WHAT IS BEING ASKED
In the data that follows, count each line with the string "instances"; the reply is the number only.

DATA TO PROCESS
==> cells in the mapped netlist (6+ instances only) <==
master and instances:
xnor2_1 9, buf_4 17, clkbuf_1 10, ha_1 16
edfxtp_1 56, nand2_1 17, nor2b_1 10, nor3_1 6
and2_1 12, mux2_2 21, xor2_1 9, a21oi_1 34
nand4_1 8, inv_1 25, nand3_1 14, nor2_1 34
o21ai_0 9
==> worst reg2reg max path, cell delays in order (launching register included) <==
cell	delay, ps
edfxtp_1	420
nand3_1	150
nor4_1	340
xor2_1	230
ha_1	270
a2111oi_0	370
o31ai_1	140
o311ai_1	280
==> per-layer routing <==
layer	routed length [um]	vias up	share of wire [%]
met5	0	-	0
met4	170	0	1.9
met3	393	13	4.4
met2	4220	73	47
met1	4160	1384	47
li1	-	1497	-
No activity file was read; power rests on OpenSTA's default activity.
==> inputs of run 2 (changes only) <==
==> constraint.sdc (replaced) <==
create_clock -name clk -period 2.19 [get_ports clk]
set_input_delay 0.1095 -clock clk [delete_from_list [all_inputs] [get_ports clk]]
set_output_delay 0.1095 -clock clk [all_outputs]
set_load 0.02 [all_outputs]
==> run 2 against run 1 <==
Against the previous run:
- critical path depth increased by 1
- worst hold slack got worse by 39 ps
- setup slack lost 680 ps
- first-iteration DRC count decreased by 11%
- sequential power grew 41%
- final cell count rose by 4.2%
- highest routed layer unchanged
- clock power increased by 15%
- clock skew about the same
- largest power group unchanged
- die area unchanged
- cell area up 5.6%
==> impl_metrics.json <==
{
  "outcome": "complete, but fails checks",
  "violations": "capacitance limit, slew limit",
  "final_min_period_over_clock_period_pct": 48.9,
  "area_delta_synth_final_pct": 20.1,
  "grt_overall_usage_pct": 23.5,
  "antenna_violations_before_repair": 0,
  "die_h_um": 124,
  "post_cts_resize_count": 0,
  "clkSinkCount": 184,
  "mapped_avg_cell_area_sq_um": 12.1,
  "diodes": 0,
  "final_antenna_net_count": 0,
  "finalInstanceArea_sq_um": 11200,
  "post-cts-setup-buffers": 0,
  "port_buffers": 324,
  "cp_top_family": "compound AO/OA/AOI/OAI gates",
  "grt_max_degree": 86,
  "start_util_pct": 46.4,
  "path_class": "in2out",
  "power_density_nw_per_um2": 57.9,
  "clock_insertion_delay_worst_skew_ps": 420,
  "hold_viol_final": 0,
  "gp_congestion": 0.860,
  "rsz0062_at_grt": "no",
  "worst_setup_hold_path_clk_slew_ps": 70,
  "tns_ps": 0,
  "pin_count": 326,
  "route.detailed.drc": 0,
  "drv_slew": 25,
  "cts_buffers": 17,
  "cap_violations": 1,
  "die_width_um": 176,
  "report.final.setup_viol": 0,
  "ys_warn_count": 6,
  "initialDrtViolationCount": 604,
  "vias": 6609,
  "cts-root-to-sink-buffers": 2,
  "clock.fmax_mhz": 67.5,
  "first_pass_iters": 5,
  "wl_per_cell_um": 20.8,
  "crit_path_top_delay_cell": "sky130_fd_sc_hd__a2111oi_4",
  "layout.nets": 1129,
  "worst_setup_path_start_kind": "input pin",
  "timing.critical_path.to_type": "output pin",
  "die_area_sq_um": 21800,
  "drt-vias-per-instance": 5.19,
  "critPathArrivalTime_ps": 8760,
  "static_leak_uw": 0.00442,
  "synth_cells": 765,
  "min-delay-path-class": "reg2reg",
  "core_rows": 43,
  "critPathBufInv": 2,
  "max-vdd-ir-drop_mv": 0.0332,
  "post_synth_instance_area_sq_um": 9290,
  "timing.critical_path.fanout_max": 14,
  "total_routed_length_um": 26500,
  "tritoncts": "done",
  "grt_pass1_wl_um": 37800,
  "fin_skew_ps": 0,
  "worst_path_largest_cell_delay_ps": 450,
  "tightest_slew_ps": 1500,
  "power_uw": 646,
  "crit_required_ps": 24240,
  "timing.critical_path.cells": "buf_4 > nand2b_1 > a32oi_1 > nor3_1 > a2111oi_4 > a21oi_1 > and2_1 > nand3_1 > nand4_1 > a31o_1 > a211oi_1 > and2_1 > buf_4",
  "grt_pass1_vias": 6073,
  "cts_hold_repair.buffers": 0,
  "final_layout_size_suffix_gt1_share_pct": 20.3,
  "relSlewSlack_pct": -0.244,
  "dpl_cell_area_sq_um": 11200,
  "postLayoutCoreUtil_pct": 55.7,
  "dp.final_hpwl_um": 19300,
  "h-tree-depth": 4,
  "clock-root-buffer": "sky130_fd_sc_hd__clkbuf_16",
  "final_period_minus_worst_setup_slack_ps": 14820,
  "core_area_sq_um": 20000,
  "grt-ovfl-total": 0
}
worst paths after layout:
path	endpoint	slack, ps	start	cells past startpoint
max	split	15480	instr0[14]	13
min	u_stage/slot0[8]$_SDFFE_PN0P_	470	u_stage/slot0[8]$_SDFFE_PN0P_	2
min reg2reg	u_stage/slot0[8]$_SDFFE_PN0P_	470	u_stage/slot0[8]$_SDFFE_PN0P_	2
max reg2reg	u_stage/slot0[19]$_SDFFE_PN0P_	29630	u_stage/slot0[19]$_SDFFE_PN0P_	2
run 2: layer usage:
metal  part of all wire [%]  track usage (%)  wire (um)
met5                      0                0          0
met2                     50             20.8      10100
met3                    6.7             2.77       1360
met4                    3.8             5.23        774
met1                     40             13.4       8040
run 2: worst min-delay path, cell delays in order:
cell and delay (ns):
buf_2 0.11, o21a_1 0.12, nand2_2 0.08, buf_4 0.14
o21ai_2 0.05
<file path="config.mk">
export PLATFORM = sky130hd
export DESIGN_NAME = eth_rx
export DESIGN_NICKNAME = d
export VERILOG_FILES = /design/src/verilog/mac_pkg.sv /design/src/verilog/ip_pkg.sv /design/src/verilog/hdr_parser.sv /design/src/verilog/fcs_checker.sv /design/src/verilog/frame_judge.sv /design/src/verilog/eth_rx.sv
export SDC_FILE = /design/constraint.sdc
export NUM_CORES = 1
export LEC_CHECK = 0
export BUFFER_PORTS_ARGS = -buffer_cell sky130_fd_sc_hd__buf_2
export CAP_MARGIN = 20
export CORE_AREA = 8 8 186 188
export CTS_CLUSTER_SIZE = 24
export DETAILED_ROUTE_END_ITERATION = 6
export DIE_AREA = 0 0 194 196
export GPL_TIMING_DRIVEN = 0
export PLACE_DENSITY = 0.56
export SYNTH_ARGS = -nofsm -noshare
export SYNTH_HDL_FRONTEND = slang
export SYNTH_HIERARCHICAL = 1
export SYNTH_SLANG_ARGS = --single-unit
export TNS_END_PERCENT = 1
</file>
<file path="constraint.sdc">
create_clock -name clk -period 12.85 [get_ports clk]
set_input_delay 1.9275 -clock clk [delete_from_list [all_inputs] [get_ports clk]]
set_output_delay 1.9275 -clock clk [all_outputs]
set_load 0.02 [all_outputs]
</file>
===== config.mk =====
export PLATFORM = sky130hd
export DESIGN_NAME = trapUnit
export DESIGN_NICKNAME = d
export VERILOG_FILES = /design/src/hw/trapPkg.sv /design/src/hw/pcFile.sv /design/src/hw/trapHandler.sv /design/src/hw/trapState.sv /design/src/hw/trapUnit.sv
export SDC_FILE = /design/constraint.sdc
export NUM_CORES = 1
export LEC_CHECK = 0
export BUFFER_PORTS_ARGS = -buffer_cell sky130_fd_sc_hd__buf_2
export CAP_MARGIN = 20
export CORE_ASPECT_RATIO = 1.2
export CORE_UTILIZATION = 50
export DETAILED_ROUTE_END_ITERATION = 10
export PLACE_DENSITY = 0.75
export SYNTH_ARGS = -nofsm -noshare
export SYNTH_HDL_FRONTEND = slang
export SYNTH_HIERARCHICAL = 1
export SYNTH_SLANG_ARGS = --single-unit

===== constraint.sdc =====
create_clock -name clk -period 5.6 [get_ports clk]
set_input_delay 0.28 -clock clk [delete_from_list [all_inputs] [get_ports clk]]
set_output_delay 0.28 -clock clk [all_outputs]
set_load 0.005 [all_outputs]
==> config.mk <==
export PLATFORM = sky130hd
export DESIGN_NAME = prc
export DESIGN_NICKNAME = d
export VERILOG_FILES = /design/src/design/prc_pkg.sv /design/src/design/prc_bus_if.sv /design/src/design/prc.sv /design/src/design/prc_bus_sequencer.sv /design/src/design/prc_frame_copy.sv /design/src/design/prc_map_draw.sv /design/src/design/prc_control.sv
export VERILOG_INCLUDE_DIRS = /design/src /design/src/design
export SDC_FILE = /design/constraint.sdc
export NUM_CORES = 1
export LEC_CHECK = 0
export BUFFER_PORTS_ARGS = -buffer_cell sky130_fd_sc_hd__buf_2
export CAP_MARGIN = 0
export CORE_MARGIN = 2
export CORE_UTILIZATION = 65
export CTS_BUF_LIST = sky130_fd_sc_hd__clkbuf_8
export DETAILED_ROUTE_END_ITERATION = 6
export PLACE_DENSITY = 0.86
export SLEW_MARGIN = 20
export SYNTH_ARGS = -nofsm -noshare
export SYNTH_HDL_FRONTEND = slang
export SYNTH_SLANG_ARGS = --single-unit
==> constraint.sdc <==
create_clock -name clk -period 7.1 [get_ports clk]
set_input_delay 0.355 -clock clk [delete_from_list [all_inputs] [get_ports clk]]
set_output_delay 0.355 -clock clk [all_outputs]
set_load 0.01 [all_outputs]
==> src/design/prc_consts.svh <==
`ifndef PRC_CONSTS_SVH
`define PRC_CONSTS_SVH

// cpu register map
`define PRC_REG_MODE     24'h2080
`define PRC_REG_RATE     24'h2081
`define PRC_REG_MAP_LO   24'h2082
`define PRC_REG_MAP_MID  24'h2083
`define PRC_REG_MAP_HI   24'h2084
`define PRC_REG_COUNTER  24'h208A

// bus addresses used by the engines
`define PRC_VRAM_BASE    24'h1000
`define PRC_TILEMAP_BASE 24'h1360
`define PRC_LCD_CMD      24'h20FE
`define PRC_LCD_DATA     24'h20FF

// screen geometry, 8 pixel pages
`define PRC_SCREEN_W     96
`define PRC_PAGES        8

// frame counter window
`define PRC_COUNT_START  7'h18
`define PRC_COUNT_END    7'h42

// clock cycles per counter tick
`define PRC_OSC_PERIOD   855

`endif
==> src/design/prc_pkg.sv <==
package prc_pkg;

    // which engine owns the bus
    typedef enum logic [1:0]
    {
        STAGE_IDLE       = 2'd0,
        STAGE_MAP_DRAW   = 2'd1,
        STAGE_FRAME_COPY = 2'd2
    } prc_stage_t;

    // bus_status encoding, same values as the cpu side expects
    typedef enum logic [1:0]
    {
        CMD_IDLE      = 2'd0,
        CMD_MEM_WRITE = 2'd2,
        CMD_MEM_READ  = 2'd3
    } bus_cmd_t;

    // map dimensions in tiles
    typedef struct packed
    {
        logic [4:0] width;
        logic [4:0] height;
    } map_size_t;

endpackage

==> src/design/prc_bus_if.sv <==
interface prc_bus_if;
    import prc_pkg::*;

    logic        step;     // phase 0 strobe from the sequencer
    logic [23:0] address;
    bus_cmd_t    cmd;
    logic [7:0]  wdata;
    logic [7:0]  rdata;    // memory data, valid during step
    logic        done;     // end of pass

    modport engine
    (
        input  step,
        input  rdata,
        output address,
        output cmd,
        output wdata,
        output done
    );

    modport sequencer
    (
        output step,
        output rdata,
        input  address,
        input  cmd,
        input  wdata
    );

endinterface

==> src/design/prc.sv <==
`include "prc_consts.svh"

module prc
#(
    parameter int osc_period = `PRC_OSC_PERIOD
)
(
    input  logic                clk,
    input  logic                reset,
    input  logic                bus_write,
    input  logic                bus_read,
    input  logic [23:0]         bus_address_in,
    input  logic [7:0]          bus_data_in,
    output logic [7:0]          bus_data_out,
    output logic [23:0]         bus_address_out,
    output prc_pkg::bus_cmd_t   bus_status,
    output logic                write,
    output logic                read,
    output logic                bus_request,
    input  logic                bus_ack,
    output logic                irq_copy_complete,
    output logic                irq_render_done
);
    import prc_pkg::*;

    prc_stage_t  stage;
    map_size_t   map_size;
    logic [23:0] map_base;
    logic [7:0]  reg_data_out;
    logic [7:0]  engine_data;
    logic        start_map;
    logic        start_copy;

    prc_bus_if map_bus ();
    prc_bus_if copy_bus ();

    prc_control #(.osc_period(osc_period)) u_control
    (
        .clk               (clk),
        .reset             (reset),
        .bus_write         (bus_write),
        .bus_address_in    (bus_address_in),
        .bus_data_in       (bus_data_in),
        .map_done          (map_bus.done),
        .copy_done         (copy_bus.done),
        .bus_ack           (bus_ack),
        .reg_data_out      (reg_data_out),
        .stage             (stage),
        .start_map         (start_map),
        .start_copy        (start_copy),
        .map_base          (map_base),
        .map_size          (map_size),
        .bus_request       (bus_request),
        .irq_render_done   (irq_render_done),
        .irq_copy_complete (irq_copy_complete)
    );

    prc_map_draw u_map_draw
    (
        .clk      (clk),
        .reset    (reset),
        .start    (start_map),
        .map_base (map_base),
        .map_size (map_size),
        .bus      (map_bus)
    );

    prc_frame_copy u_frame_copy
    (
        .clk   (clk),
        .reset (reset),
        .start (start_copy),
        .bus   (copy_bus)
    );

    prc_bus_sequencer u_sequencer
    (
        .clk             (clk),
        .reset           (reset),
        .bus_ack         (bus_ack),
        .stage           (stage),
        .bus_data_in     (bus_data_in),
        .map_bus         (map_bus),
        .copy_bus        (copy_bus),
        .bus_address_out (bus_address_out),
        .bus_status      (bus_status),
        .engine_data     (engine_data),
        .read            (read),
        .write           (write)
    );

    // engine data while we own the bus, register readback while the cpu reads
    assign bus_data_out = bus_ack ? engine_data : (bus_read ? reg_data_out : 8'h00);

endmodule
==> config.mk <==
export PLATFORM = sky130hd
export DESIGN_NAME = memory_stage
export DESIGN_NICKNAME = d
export VERILOG_FILES = /design/src/rv_mem_pkg.sv /design/src/memory_stage.sv
export VERILOG_INCLUDE_DIRS = /design/src
export SDC_FILE = /design/constraint.sdc
export NUM_CORES = 1
export LEC_CHECK = 0
export ABC_AREA = 1
export BUFFER_PORTS_ARGS = -buffer_cell sky130_fd_sc_hd__buf_4
export CAP_MARGIN = 0
export CORE_ASPECT_RATIO = 0.8
export CORE_MARGIN = 5
export CORE_UTILIZATION = 25
export CTS_BUF_LIST = sky130_fd_sc_hd__clkbuf_8 sky130_fd_sc_hd__clkbuf_16
export DETAILED_ROUTE_END_ITERATION = 16
export PLACE_DENSITY = 0.54
export REMOVE_ABC_BUFFERS = 1
export SYNTH_ARGS = -nofsm -noshare
export SYNTH_HDL_FRONTEND = slang
export SYNTH_SLANG_ARGS = --single-unit
==> constraint.sdc <==
create_clock -name clk -period 4.1 [get_ports clk]
set_input_delay 0.615 -clock clk [delete_from_list [all_inputs] [get_ports clk]]
set_output_delay 0.615 -clock clk [all_outputs]
set_load 0.05 [all_outputs]
==> src/rv_mem_params.svh <==
`ifndef RV_MEM_PARAMS_SVH
`define RV_MEM_PARAMS_SVH

// data memory geometry
`define DMEM_DEPTH 256      // words
`define DMEM_ADDR_BITS 8    // word index bits, log2 of depth

// cycles from an accepted load to its response pulse
`define DMEM_READ_LATENCY 2

// start value of the ready pattern LFSR, must be nonzero
`define DMEM_READY_SEED 16'hace1

`endif

==> src/rv_mem_pkg.sv <==
`default_nettype none

`include "rv_mem_params.svh"

package rv_mem_pkg;

    typedef logic [31:0] word_t;                      // data or byte address
    typedef logic [7:0]  inst_id_t;                   // instruction tag
    typedef logic [`DMEM_ADDR_BITS-1:0] dmem_addr_t;  // word index into the RAM

    // memory operation of the instruction in the stage
    typedef enum logic [1:0] {
        MEM_NONE   = 2'd0,
        MEM_STORE  = 2'd1,
        MEM_LOAD_S = 2'd2,  // lb, lh, lw
        MEM_LOAD_U = 2'd3   // lbu, lhu
    } mem_op_t;

    typedef enum logic [1:0] {
        SIZE_B = 2'd0,
        SIZE_H = 2'd1,
        SIZE_W = 2'd2
    } mem_size_t;

    // memory stage FSM
    typedef enum logic [1:0] {
        ST_IDLE       = 2'd0,
        ST_WAIT_READY = 2'd1,  // request out, waiting for dreq_ready
        ST_WAIT_RDATA = 2'd2   // load accepted, waiting for dresp_valid
    } stage_state_t;

endpackage

`default_nettype wire
==> src/memory_stage.sv <==
`default_nettype none

module memory_stage
    import rv_mem_pkg::*;
(
    input  wire             clk,
    input  wire             rst,

    input  wire             mem_valid,
    input  wire word_t      mem_pc,
    input  wire inst_id_t   mem_inst_id,
    input  wire mem_op_t    mem_op,
    input  wire mem_size_t  mem_size,
    input  wire word_t      mem_alu_out,
    input  wire word_t      mem_rs2_data,

    input  wire             pipeline_flush,
    output logic            memory_unit_stall,

    output logic            dreq_valid,
    output logic            dreq_wen,
    output word_t           dreq_addr,
    output word_t           dreq_wdata,
    output mem_size_t       dreq_size,
    input  wire             dreq_ready,

    input  wire             dresp_valid,
    input  wire word_t      dresp_rdata,

    output logic            mem_wb_valid,
    output word_t           mem_wb_pc,
    output inst_id_t        mem_wb_inst_id,
    output word_t           mem_wb_alu_out,
    output word_t           mem_wb_mem_rdata
);

    stage_state_t state;
    logic         cmd_done;     // access of saved_id already finished
    inst_id_t     saved_id;

    // request copy taken when the access starts
    mem_op_t      cur_op;
    mem_size_t    cur_size;
    word_t        req_addr;
    word_t        req_wdata;

    word_t        rdata_q;      // raw load data, already lane aligned

    logic         is_mem;
    logic         fresh;
    logic         issue;
    logic         is_load_op;

    // sign or zero extension of a loaded value
    function automatic word_t extend_load(
        input mem_op_t   op,
        input mem_size_t size,
        input word_t     raw
    );
        word_t res;
        case (size)
            SIZE_B: begin
                if (op == MEM_LOAD_S)
                    res = {{24{raw[7]}}, raw[7:0]};   // lb
                else
                    res = {24'b0, raw[7:0]};          // lbu
            end
            SIZE_H: begin
                if (op == MEM_LOAD_S)
                    res = {{16{raw[15]}}, raw[15:0]}; // lh
                else
                    res = {16'b0, raw[15:0]};         // lhu
            end
            default: res = raw;                       // lw
        endcase
        return res;
    endfunction

    assign is_mem = mem_valid && (mem_op != MEM_NONE);

    // a held instruction whose access is done must not go out again
    assign fresh = !(cmd_done && (saved_id == mem_inst_id));
    assign issue = (state == ST_IDLE) && is_mem && fresh;

    assign memory_unit_stall = (state != ST_IDLE) || issue;

    always_ff @(posedge clk) begin
        if (rst) begin
            state    <= ST_IDLE;
            cmd_done <= 1'b0;
        end else if (pipeline_flush || !mem_valid) begin
            state    <= ST_IDLE;  // drop whatever was in flight
            cmd_done <= 1'b0;
        end else begin
            case (state)
                ST_IDLE: begin
                    if (issue) begin
                        state    <= ST_WAIT_READY;
                        cmd_done <= 1'b0;
                    end
                end
                ST_WAIT_READY: begin
                    if (dreq_ready) begin
                        if (cur_op == MEM_STORE) begin
                            state    <= ST_IDLE;
                            cmd_done <= 1'b1;  // store needs no response
                        end else begin
                            state <= ST_WAIT_RDATA;
                        end
                    end
                end
                ST_WAIT_RDATA: begin
                    if (dresp_valid) begin
                        state    <= ST_IDLE;
                        cmd_done <= 1'b1;
                    end
                end
                default: state <= ST_IDLE;
            endcase
        end
    end

    // latch the request at issue so it stays put until the transfer
    always_ff @(posedge clk) begin
        if (issue) begin
            saved_id  <= mem_inst_id;
            cur_op    <= mem_op;
            cur_size  <= mem_size;
            req_addr  <= mem_alu_out;
            req_wdata <= mem_rs2_data;
        end
    end

    always_ff @(posedge clk) begin
        if (state == ST_WAIT_RDATA && dresp_valid)
            rdata_q <= dresp_rdata;
    end

    assign dreq_valid = (state == ST_WAIT_READY);
    assign dreq_wen   = (cur_op == MEM_STORE);
    assign dreq_addr  = req_addr;
    assign dreq_wdata = req_wdata;  // low bytes, memory moves it to its lane
    assign dreq_size  = cur_size;

    assign is_load_op = (mem_op == MEM_LOAD_S) || (mem_op == MEM_LOAD_U);

    // completion: instruction present, nothing pending, not flushed
    assign mem_wb_valid     = mem_valid && !memory_unit_stall && !pipeline_flush;
    assign mem_wb_pc        = mem_pc;
    assign mem_wb_inst_id   = mem_inst_id;
    assign mem_wb_alu_out   = mem_alu_out;
    assign mem_wb_mem_rdata = is_load_op ? extend_load(mem_op, mem_size, rdata_q) : '0;

endmodule

`default_nettype wire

RESULT OF THIS TASK
2